Jarmander J, Hallström BM, Larsson G
Biotechnol. Bioeng. 111 (6) 1108-1115 [2014-06-00; online 2014-01-03]
Lignocellulosic waste is a naturally abundant biomass and is therefore an attractive material to use in second generation biorefineries. Microbial growth on the monosaccharides present in hydrolyzed lignocellulose is however associated with several obstacles whereof one is the lack of simultaneous uptake of the sugars. We have studied the aerobic growth of Escherichia coli on D-glucose, D-xylose, and L-arabinose and for simultaneous uptake to occur, both the carbon catabolite repression mechanism (CCR) and the AraC repression of xylose uptake and metabolism had to be removed.
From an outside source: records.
$ cat config.mk
export PLATFORM = sky130hd
export DESIGN_NAME = smt_lib_tokenizer
export DESIGN_NICKNAME = d
export VERILOG_FILES = /design/src/design/slt_pkg.sv /design/src/design/slt_front.sv /design/src/design/slt_queue.sv /design/src/design/slt_back.sv /design/src/design/smt_lib_tokenizer.sv
export VERILOG_INCLUDE_DIRS = /design/src /design/src/design
export SDC_FILE = /design/constraint.sdc
export NUM_CORES = 2
export LEC_CHECK = 0
export BUFFER_PORTS_ARGS = -buffer_cell sky130_fd_sc_hd__buf_2
export CAP_MARGIN = 20
export CORE_MARGIN = 2
export CORE_UTILIZATION = 48
export CTS_BUF_LIST = sky130_fd_sc_hd__clkbuf_4
export DETAILED_ROUTE_END_ITERATION = 8
export GPL_ROUTABILITY_DRIVEN = 0
export HOLD_SLACK_MARGIN = 0.02
export PLACE_DENSITY_LB_ADDON = 0.05
export SLEW_MARGIN = 20
export SYNTH_ARGS = -nofsm -noshare
export SYNTH_HDL_FRONTEND = slang
export SYNTH_SLANG_ARGS = --single-unit
$ cat constraint.sdc
create_clock -name aclk -period 19.8 [get_ports aclk]
set_clock_uncertainty 0.15 [all_clocks]
set_input_delay 0.99 -clock aclk [delete_from_list [all_inputs] [get_ports aclk]]
set_output_delay 0.99 -clock aclk [all_outputs]
set_load 0.01 [all_outputs]
File: src/hdl/stk500_bootloader_engine_unit_defines.svh
// Assertion macros used by the engine's top-level RTL file.
`ifndef STK500_BOOTLOADER_ENGINE_UNIT_DEFINES_SVH
`define STK500_BOOTLOADER_ENGINE_UNIT_DEFINES_SVH

// Condition must hold in the same cycle as its trigger.
`define STK_ASSERT_IMP(name, clk, rst_n, pre, post, msg) \
	name: assert property (@(posedge clk) disable iff (!rst_n) (pre) |-> (post)) \
		else $error(msg);

// Condition must hold in the cycle after its trigger.
`define STK_ASSERT_NXT(name, clk, rst_n, pre, post, msg) \
	name: assert property (@(posedge clk) disable iff (!rst_n) (pre) |=> (post)) \
		else $error(msg);

`endif

File: src/hdl/stk_pkg.sv
// Shared types and constants of the STK500 bootloader engine.
`timescale 1ns / 1ps

package stk_pkg;

	// Program store size in bytes; a power of two from 256 to 262144.
	localparam int STORE_BYTES = 65536;
	localparam int STORE_AW    = $clog2(STORE_BYTES);

	// Command queue between parser and executor.
	localparam int Q_DEPTH = 4;
	localparam int Q_AW    = $clog2(Q_DEPTH);
	localparam logic [Q_AW:0] Q_CNT_FULL = (Q_AW + 1)'(Q_DEPTH);

	// Protocol bytes.
	localparam logic [7:0] B_INSYNC      = 8'h14;
	localparam logic [7:0] B_OK          = 8'h10;
	localparam logic [7:0] B_EOP         = 8'h20;
	localparam logic [7:0] PARAM_UNKNOWN = 8'h03;
	localparam logic [7:0] UNIV_REPLY    = 8'h00;

	// Command codes.
	localparam logic [7:0] CMD_GET_PARAM  = 8'h41;
	localparam logic [7:0] CMD_SET_DEV    = 8'h42;
	localparam logic [7:0] CMD_SET_DEV_EXT = 8'h45;
	localparam logic [7:0] CMD_LEAVE      = 8'h51;
	localparam logic [7:0] CMD_LOAD_ADDR  = 8'h55;
	localparam logic [7:0] CMD_UNIVERSAL  = 8'h56;
	localparam logic [7:0] CMD_PROG_PAGE  = 8'h64;
	localparam logic [7:0] CMD_READ_PAGE  = 8'h74;
	localparam logic [7:0] CMD_READ_SIG   = 8'h75;

	// Parameter selects.
	localparam logic [7:0] PARAM_MAJOR = 8'h81;
	localparam logic [7:0] PARAM_MINOR = 8'h82;

	// Operand bytes skipped by the device setup and universal commands.
	localparam logic [15:0] SKIP_SET_DEV     = 16'd20;
	localparam logic [15:0] SKIP_SET_DEV_EXT = 16'd5;
	localparam logic [15:0] SKIP_UNIVERSAL   = 16'd4;

	// Configuration register indexes and reset values.
	localparam int CFG_IDX_W = 3;
	localparam logic [CFG_IDX_W-1:0] CFG_VER_MAJOR = 3'd0;
	localparam logic [CFG_IDX_W-1:0] CFG_VER_MINOR = 3'd1;
	localparam logic [CFG_IDX_W-1:0] CFG_SIG_FIRST = 3'd2;
	localparam logic [CFG_IDX_W-1:0] CFG_SIG_SECOND = 3'd3;
	localparam logic [CFG_IDX_W-1:0] CFG_SIG_THIRD = 3'd4;

	localparam logic [7:0] RST_VER_MAJOR  = 8'd8;
	localparam logic [7:0] RST_VER_MINOR  = 8'd0;
	localparam logic [7:0] RST_SIG_FIRST  = 8'd30;
	localparam logic [7:0] RST_SIG_SECOND = 8'd149;
	localparam logic [7:0] RST_SIG_THIRD  = 8'd15;

	typedef struct packed {
		logic [7:0] version_major;
		logic [7:0] version_minor;
		logic [7:0] signature_first;
		logic [7:0] signature_second;
		logic [7:0] signature_third;
	} cfg_t;

	typedef enum logic [3:0] {
		PH_IDLE,
		PH_PARAM,
		PH_SKIP,
		PH_ADDR_LO,
		PH_ADDR_HI,
		PH_LEN_HI,
		PH_LEN_LO,
		PH_DEST,
		PH_DATA,
		PH_EOP,
		PH_PENDING,
		PH_DONE
	} phase_t;

	typedef enum logic [1:0] {
		OP_WRITE,
		OP_READ,
		OP_REPLY
	} op_kind_t;

	// Reply shapes: SYNC = INSYNC only, SHORT = INSYNC OK,
	// DATA = INSYNC byte OK, SIG = INSYNC three signature bytes OK.
	typedef enum logic [1:0] {
		RPL_SYNC,
		RPL_SHORT,
		RPL_DATA,
		RPL_SIG
	} rpl_kind_t;

	typedef struct packed {
		op_kind_t            kind;
		rpl_kind_t           rpl;
		logic                last_rd;
		logic [STORE_AW-1:0] addr;
		logic [7:0]          data;
		logic                serr;
		logic                pending;
		logic                finished;
	} op_t;

	typedef struct packed {
		logic full;
		logic empty;
	} q_status_t;

	typedef logic [2:0] seq_idx_t;

endpackage
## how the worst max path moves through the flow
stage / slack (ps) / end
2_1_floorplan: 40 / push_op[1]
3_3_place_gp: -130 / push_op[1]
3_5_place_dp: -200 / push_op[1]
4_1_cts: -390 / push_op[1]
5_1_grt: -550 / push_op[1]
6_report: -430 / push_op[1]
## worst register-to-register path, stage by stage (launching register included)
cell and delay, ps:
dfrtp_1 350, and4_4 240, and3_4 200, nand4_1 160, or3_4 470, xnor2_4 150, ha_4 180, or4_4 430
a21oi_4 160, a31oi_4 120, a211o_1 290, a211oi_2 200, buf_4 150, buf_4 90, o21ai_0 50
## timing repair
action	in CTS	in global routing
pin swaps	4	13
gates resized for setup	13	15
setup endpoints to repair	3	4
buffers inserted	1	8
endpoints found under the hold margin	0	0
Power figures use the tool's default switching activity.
The strain AF1000 is a MC4100 derivative that is only able to assimilate arabinose after a considerable lag phase, which is unsuitable for commercial production. This strain was successfully adapted to growth on L-arabinose and this led to simultaneous uptake of arabinose and xylose in a diauxic growth mode following glucose consumption. In this strain, a deletion in the phosphoenolpyruvate:phosphotransferase system (PTS) for glucose uptake, the ptsG mutation, was introduced. The resulting strain, PPA652ara simultaneously consumed all three monosaccharides at a maximum specific growth rate of 0.59 h(-1) , 55% higher than for the ptsG mutant alone. Also, no residual sugar was present in the cultivation medium. The potential of PPA652ara is further acknowledged by the performance of AF1000 during fed-batch processing on a mixture of D-glucose, D-xylose, and L-arabinose. The conclusion is that without the removal of both layers of carbon uptake control, this process results in accumulation of pentoses and leads to a reduction of the specific growth rate by 30%.